(Extracted entries begins)

===== config.mk =====
export PLATFORM = sky130hd
export DESIGN_NAME = instruction_fetch
export DESIGN_NICKNAME = d
export VERILOG_FILES = /design/src/rtl/instruction_fetch.sv
export SDC_FILE = /design/constraint.sdc
export NUM_CORES = 1
export LEC_CHECK = 0
export ABC_CLOCK_PERIOD_IN_PS = 9600
export BUFFER_PORTS_ARGS = -buffer_cell sky130_fd_sc_hd__buf_2
export CORE_ASPECT_RATIO = 0.9
export CORE_MARGIN = 5
export CORE_UTILIZATION = 35
export CTS_BUF_LIST = sky130_fd_sc_hd__clkbuf_8
export DETAILED_ROUTE_END_ITERATION = 7
export PLACE_DENSITY = 0.63
export SYNTH_ARGS = -nofsm -noshare
export SYNTH_HDL_FRONTEND = slang
export SYNTH_SLANG_ARGS = --single-unit

===== constraint.sdc =====
create_clock -name clk -period 9.6 [get_ports clk]
set_input_delay 0.48 -clock clk [delete_from_list [all_inputs] [get_ports clk]]
set_output_delay 0.48 -clock clk [all_outputs]
set_load 0.03 [all_outputs]

===== src/rtl/instruction_fetch.sv =====
// Instruction fetch front end: PC register, combinational imem access and a
// 2-entry {pc, instr} buffer toward decode, with redirect and misalignment halt.
module instruction_fetch #(
  parameter int              XLEN     = 64,
  parameter logic [XLEN-1:0] RESET_PC = '0
) (
  input  logic            clk,
  input  logic            reset,
  output logic [XLEN-1:0] imem_addr,
  input  logic [31:0]     imem_instr,
  input  logic            redirect_valid,
  input  logic [XLEN-1:0] redirect_pc,
  output logic            out_valid,
  input  logic            out_ready,
  output logic [XLEN-1:0] out_pc,
  output logic [31:0]     out_instr,
  output logic            misaligned,
  output logic [XLEN-1:0] fault_pc
);

  // state  | meaning
  // S_RUN  | fetching sequentially into the buffer
  // S_HALT | stopped on a misaligned redirect target, buffer kept empty
  typedef enum logic {
    S_RUN  = 1'b0,
    S_HALT = 1'b1
  } state_t;

  state_t          r_state;
  state_t          w_state_nxt;

  logic [XLEN-1:0] r_pc;
  logic [XLEN-1:0] r_fault_pc;
  logic [XLEN-1:0] r_ent_pc    [0:1];
  logic [31:0]     r_ent_instr [0:1];
  logic            r_head;
  logic [1:0]      r_count;

  logic            w_full;
  logic            w_empty;
  logic            w_push;
  logic            w_pop;
  logic            w_tail;
  logic            w_target_misaligned;

  assign w_full              = (r_count == 2'd2);
  assign w_empty             = (r_count == 2'd0);
  assign w_target_misaligned = (redirect_pc[1:0] != 2'b00);
  // Free slot is head^1 with one entry; with two entries it is only written
  // when a pop frees the head slot on the same edge.
  assign w_tail              = r_head ^ r_count[0];

  always_ff @(posedge clk) begin
    if (reset) begin
      r_state <= S_RUN;
    end else begin
      r_state <= w_state_nxt;
    end
  end

  always_comb begin
    w_state_nxt = r_state;
    if (redirect_valid) begin
      w_state_nxt = w_target_misaligned ? S_HALT : S_RUN;
    end
  end

  always_comb begin
    w_pop      = !w_empty && out_ready && !redirect_valid;
    w_push     = 1'b0;
    misaligned = 1'b0;
    case (r_state)
      S_RUN:   w_push = !redirect_valid && (!w_full || w_pop);
      S_HALT:  misaligned = 1'b1;
      default: w_push = 1'b0;
    endcase
  end

  always_ff @(posedge clk) begin
    if (reset) begin
      r_pc       <= RESET_PC;
      r_fault_pc <= '0;
      r_head     <= 1'b0;
      r_count    <= 2'd0;
    end else if (redirect_valid) begin
      r_pc    <= redirect_pc;
      r_head  <= 1'b0;
      r_count <= 2'd0;
      if (w_target_misaligned) begin
        r_fault_pc <= redirect_pc;
      end
    end else begin
      if (w_push) begin
        r_pc <= r_pc + XLEN'(4);
      end
      if (w_pop) begin
        r_head <= ~r_head;
      end
      case ({w_push, w_pop})
        2'b10:   r_count <= r_count + 2'd1;
        2'b01:   r_count <= r_count - 2'd1;
        default: r_count <= r_count;
      endcase
    end
  end

  // Entry payload needs no reset: it is only observable through r_count.
  always_ff @(posedge clk) begin
    if (!reset && w_push) begin
      r_ent_pc[w_tail]    <= r_pc;
      r_ent_instr[w_tail] <= imem_instr;
    end
  end

  assign imem_addr = r_pc;
  assign out_valid = !w_empty;
  assign out_pc    = r_ent_pc[r_head];
  assign out_instr = r_ent_instr[r_head];
  assign fault_pc  = r_fault_pc;

endmodule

(Extracted entries ends)

Task description: From the first line of the data through the line with "export CTS_BUF_LIST = sky130_fd_sc_hd__clkbuf_8", quote each line exactly and add nothing else.

Written response:
===== config.mk =====
export PLATFORM = sky130hd
export DESIGN_NAME = instruction_fetch
export DESIGN_NICKNAME = d
export VERILOG_FILES = /design/src/rtl/instruction_fetch.sv
export SDC_FILE = /design/constraint.sdc
export NUM_CORES = 1
export LEC_CHECK = 0
export ABC_CLOCK_PERIOD_IN_PS = 9600
export BUFFER_PORTS_ARGS = -buffer_cell sky130_fd_sc_hd__buf_2
export CORE_ASPECT_RATIO = 0.9
export CORE_MARGIN = 5
export CORE_UTILIZATION = 35
export CTS_BUF_LIST = sky130_fd_sc_hd__clkbuf_8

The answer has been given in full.